◆ Dataset entries ◆
:::

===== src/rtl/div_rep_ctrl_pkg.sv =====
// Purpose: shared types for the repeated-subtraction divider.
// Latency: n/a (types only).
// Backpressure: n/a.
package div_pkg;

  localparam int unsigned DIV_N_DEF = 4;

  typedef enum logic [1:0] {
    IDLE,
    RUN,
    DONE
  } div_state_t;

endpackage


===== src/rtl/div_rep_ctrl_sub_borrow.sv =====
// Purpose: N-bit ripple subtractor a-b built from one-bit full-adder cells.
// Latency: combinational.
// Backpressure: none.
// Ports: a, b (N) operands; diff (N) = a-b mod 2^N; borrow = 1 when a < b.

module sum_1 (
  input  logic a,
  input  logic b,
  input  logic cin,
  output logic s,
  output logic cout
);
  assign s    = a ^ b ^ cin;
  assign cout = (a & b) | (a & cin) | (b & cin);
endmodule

:::

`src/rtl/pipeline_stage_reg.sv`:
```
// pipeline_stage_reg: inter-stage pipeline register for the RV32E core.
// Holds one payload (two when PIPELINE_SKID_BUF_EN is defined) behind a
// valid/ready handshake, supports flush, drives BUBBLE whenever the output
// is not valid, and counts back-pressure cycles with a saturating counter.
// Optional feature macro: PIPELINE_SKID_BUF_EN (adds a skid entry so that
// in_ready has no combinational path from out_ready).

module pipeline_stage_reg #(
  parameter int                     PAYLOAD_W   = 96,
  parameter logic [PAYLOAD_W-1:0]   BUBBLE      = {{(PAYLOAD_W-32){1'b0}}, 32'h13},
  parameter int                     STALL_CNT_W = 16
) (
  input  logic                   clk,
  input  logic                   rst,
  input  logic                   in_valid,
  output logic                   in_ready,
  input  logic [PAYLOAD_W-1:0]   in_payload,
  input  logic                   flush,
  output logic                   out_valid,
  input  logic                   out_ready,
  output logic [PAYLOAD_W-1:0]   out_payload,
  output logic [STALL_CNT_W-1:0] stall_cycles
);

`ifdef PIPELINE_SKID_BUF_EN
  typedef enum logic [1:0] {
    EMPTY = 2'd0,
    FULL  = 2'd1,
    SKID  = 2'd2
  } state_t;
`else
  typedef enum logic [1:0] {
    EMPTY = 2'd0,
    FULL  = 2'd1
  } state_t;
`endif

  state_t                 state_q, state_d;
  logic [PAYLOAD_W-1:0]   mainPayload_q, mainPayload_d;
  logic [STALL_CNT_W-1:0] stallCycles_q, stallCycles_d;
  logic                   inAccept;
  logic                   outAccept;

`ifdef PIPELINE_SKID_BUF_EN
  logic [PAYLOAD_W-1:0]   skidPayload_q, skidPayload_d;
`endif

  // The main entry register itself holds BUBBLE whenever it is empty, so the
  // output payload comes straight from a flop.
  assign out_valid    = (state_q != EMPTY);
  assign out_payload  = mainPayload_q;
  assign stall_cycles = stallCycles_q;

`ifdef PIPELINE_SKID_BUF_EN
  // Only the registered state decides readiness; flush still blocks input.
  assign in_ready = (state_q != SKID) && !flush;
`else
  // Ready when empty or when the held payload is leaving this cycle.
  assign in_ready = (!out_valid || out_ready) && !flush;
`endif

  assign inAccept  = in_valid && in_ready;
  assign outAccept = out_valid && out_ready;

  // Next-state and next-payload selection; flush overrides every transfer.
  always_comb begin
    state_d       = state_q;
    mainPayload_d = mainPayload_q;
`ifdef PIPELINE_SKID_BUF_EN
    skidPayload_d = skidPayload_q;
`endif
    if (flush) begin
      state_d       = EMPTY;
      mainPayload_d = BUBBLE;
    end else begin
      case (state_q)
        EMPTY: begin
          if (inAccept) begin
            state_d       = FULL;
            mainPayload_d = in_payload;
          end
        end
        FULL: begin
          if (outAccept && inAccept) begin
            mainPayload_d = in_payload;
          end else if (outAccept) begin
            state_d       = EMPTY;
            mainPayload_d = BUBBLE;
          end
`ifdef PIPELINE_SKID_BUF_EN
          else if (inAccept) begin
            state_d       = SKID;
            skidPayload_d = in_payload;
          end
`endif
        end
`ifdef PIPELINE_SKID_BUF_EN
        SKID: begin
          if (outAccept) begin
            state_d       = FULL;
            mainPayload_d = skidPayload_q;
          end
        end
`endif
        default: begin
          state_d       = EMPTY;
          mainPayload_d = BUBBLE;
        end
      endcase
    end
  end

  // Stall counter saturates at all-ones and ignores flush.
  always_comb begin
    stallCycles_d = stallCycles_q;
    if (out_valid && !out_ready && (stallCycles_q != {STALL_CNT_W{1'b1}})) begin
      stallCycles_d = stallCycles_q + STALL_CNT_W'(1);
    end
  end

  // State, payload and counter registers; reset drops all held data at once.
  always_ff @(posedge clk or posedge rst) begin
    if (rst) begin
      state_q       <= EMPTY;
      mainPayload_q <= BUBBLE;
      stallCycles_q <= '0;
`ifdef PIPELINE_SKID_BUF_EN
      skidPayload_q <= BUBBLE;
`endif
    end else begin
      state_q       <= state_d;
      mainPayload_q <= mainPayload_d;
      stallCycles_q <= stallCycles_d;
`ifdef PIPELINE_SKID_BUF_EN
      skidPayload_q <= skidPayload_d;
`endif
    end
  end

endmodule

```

:::

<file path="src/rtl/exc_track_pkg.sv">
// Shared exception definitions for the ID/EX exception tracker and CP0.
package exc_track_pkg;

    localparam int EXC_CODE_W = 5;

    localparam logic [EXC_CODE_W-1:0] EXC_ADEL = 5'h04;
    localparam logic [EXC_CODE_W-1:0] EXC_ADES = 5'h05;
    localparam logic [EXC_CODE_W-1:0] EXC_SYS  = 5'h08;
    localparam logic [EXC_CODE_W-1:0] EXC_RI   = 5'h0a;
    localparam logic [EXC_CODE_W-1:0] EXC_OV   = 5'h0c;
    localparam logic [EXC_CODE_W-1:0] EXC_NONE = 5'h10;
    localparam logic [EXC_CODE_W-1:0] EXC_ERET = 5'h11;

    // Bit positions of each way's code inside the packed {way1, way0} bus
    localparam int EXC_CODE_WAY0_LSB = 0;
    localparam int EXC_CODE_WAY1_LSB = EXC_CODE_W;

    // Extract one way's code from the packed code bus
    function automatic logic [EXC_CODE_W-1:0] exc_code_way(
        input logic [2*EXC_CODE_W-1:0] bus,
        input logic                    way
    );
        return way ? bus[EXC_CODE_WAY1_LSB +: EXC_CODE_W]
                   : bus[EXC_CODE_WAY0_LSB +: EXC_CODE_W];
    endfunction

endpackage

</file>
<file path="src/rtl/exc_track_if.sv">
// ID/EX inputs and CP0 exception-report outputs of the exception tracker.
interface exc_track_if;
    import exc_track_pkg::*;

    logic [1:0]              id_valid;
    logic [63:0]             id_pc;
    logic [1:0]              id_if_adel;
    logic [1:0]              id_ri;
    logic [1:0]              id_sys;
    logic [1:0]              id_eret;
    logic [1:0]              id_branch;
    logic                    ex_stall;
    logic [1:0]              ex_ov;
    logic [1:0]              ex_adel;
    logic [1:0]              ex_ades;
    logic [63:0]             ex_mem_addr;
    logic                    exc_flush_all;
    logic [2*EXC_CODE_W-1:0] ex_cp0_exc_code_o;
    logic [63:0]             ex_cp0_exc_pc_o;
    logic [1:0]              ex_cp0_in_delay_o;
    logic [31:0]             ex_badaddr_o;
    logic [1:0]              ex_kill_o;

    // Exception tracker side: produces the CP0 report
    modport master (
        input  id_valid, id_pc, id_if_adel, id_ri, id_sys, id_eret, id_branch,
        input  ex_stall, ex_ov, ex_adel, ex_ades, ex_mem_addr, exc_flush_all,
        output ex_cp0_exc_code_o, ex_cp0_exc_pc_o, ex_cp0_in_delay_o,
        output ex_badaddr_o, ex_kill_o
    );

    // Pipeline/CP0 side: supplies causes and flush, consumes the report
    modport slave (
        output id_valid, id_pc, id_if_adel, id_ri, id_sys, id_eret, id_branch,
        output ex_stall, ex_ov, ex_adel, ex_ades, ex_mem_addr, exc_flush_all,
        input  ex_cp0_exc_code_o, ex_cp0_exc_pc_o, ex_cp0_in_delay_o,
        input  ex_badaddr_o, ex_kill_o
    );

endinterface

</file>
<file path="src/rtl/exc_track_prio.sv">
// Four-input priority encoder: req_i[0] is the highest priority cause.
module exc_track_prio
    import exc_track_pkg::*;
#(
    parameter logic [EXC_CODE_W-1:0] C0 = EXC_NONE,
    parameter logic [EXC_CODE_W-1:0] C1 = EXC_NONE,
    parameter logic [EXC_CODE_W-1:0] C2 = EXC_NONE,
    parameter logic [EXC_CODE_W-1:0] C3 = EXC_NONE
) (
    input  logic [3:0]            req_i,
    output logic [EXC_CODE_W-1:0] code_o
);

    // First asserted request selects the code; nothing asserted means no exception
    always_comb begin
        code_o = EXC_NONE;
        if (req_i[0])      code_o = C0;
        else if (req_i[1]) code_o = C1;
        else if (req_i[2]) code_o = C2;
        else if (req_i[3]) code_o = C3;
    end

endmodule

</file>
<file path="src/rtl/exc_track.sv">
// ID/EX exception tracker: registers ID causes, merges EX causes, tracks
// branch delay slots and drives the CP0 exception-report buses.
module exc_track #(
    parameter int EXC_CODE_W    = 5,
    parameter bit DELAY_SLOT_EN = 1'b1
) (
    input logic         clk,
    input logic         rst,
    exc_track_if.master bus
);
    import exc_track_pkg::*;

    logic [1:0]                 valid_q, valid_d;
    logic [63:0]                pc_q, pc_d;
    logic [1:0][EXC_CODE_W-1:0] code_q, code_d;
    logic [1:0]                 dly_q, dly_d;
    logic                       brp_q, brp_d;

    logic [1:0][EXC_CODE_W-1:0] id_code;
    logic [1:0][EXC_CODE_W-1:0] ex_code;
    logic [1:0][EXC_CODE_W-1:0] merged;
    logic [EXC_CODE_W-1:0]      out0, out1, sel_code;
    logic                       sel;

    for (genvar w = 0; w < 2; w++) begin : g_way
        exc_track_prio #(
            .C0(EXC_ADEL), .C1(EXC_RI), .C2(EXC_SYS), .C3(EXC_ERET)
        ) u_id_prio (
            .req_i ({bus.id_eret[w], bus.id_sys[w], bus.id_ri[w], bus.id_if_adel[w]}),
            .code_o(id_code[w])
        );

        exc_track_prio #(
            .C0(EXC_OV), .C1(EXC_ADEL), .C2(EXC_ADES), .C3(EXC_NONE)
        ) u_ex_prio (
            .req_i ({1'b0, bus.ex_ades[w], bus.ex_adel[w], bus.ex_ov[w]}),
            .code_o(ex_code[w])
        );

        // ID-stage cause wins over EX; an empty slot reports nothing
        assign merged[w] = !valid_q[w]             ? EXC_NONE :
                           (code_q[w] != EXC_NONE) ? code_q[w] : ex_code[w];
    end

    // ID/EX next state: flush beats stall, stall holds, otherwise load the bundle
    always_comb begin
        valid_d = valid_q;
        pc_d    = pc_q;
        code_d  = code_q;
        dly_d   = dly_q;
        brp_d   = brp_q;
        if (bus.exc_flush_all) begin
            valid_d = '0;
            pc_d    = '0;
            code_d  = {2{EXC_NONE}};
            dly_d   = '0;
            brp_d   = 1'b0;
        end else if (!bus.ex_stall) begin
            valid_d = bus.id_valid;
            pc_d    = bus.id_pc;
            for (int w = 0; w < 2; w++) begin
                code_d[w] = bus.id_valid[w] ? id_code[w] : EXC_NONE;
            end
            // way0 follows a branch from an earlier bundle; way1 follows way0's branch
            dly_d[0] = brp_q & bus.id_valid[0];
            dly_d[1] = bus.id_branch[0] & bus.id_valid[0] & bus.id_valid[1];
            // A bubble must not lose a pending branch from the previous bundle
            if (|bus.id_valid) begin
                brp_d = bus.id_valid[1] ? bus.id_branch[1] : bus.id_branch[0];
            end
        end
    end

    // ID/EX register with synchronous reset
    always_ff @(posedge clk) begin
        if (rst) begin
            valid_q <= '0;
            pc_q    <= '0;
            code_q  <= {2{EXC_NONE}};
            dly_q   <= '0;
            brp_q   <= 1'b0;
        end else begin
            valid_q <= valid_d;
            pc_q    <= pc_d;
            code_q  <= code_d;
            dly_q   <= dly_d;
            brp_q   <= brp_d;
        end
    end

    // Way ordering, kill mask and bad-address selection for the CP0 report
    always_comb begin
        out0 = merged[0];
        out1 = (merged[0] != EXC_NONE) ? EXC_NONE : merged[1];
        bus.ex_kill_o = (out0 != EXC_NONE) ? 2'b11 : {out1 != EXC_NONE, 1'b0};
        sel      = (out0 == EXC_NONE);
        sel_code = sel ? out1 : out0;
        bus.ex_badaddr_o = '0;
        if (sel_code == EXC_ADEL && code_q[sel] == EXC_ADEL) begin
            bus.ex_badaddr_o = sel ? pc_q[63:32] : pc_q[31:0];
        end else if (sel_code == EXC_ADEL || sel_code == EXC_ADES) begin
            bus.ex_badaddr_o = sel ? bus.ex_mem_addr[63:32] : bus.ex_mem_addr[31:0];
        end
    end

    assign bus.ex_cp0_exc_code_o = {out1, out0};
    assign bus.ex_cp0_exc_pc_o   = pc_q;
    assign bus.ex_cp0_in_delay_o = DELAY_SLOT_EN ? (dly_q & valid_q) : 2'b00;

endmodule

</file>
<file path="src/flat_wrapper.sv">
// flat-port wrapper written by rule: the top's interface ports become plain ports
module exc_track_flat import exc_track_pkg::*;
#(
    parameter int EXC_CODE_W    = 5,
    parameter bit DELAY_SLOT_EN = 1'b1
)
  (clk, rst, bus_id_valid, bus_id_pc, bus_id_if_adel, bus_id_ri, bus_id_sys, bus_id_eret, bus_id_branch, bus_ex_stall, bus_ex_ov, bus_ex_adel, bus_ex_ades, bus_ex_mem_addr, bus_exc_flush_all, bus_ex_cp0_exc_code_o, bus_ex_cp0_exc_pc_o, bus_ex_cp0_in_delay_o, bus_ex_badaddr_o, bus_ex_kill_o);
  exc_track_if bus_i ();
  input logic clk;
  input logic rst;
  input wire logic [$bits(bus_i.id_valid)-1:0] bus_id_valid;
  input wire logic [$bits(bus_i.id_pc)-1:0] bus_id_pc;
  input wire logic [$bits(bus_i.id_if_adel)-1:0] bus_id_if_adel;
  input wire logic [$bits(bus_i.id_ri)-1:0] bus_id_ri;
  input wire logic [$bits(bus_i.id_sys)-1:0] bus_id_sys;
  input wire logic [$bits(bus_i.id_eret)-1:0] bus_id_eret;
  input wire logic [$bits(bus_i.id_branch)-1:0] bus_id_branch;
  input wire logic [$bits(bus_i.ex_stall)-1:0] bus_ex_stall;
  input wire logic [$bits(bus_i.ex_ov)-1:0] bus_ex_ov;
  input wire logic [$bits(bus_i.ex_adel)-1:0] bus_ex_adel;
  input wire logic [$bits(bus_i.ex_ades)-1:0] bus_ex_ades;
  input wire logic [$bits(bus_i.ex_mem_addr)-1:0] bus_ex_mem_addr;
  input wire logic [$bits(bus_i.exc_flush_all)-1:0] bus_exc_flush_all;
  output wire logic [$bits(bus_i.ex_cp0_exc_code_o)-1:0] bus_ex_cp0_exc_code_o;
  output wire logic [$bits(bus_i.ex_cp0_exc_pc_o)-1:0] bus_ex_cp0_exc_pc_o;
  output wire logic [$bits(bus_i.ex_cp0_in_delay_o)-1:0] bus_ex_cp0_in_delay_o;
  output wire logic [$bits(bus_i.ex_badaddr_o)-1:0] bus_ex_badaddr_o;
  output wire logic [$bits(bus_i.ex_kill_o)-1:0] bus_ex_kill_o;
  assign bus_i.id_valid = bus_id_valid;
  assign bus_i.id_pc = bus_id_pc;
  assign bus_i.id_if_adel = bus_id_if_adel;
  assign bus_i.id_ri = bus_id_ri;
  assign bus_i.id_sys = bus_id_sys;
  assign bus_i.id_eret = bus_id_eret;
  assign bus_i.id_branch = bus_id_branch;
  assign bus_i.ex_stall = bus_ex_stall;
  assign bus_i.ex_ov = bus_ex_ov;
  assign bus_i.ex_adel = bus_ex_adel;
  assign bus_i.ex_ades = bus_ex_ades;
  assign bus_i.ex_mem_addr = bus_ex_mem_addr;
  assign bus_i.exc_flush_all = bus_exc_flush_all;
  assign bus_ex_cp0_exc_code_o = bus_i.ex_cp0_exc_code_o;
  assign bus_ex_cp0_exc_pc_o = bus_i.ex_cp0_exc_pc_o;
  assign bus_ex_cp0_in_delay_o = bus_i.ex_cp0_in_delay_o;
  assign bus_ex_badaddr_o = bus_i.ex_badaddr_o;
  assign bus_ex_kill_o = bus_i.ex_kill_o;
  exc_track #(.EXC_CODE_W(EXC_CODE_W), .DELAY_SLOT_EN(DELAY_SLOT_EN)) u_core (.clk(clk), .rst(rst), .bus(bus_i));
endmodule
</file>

:::

◆ Exercise brief ◆
The answer is a number alone: how many lines of the data contain the string "nothing"?

◆ Answer to the problem ◆
2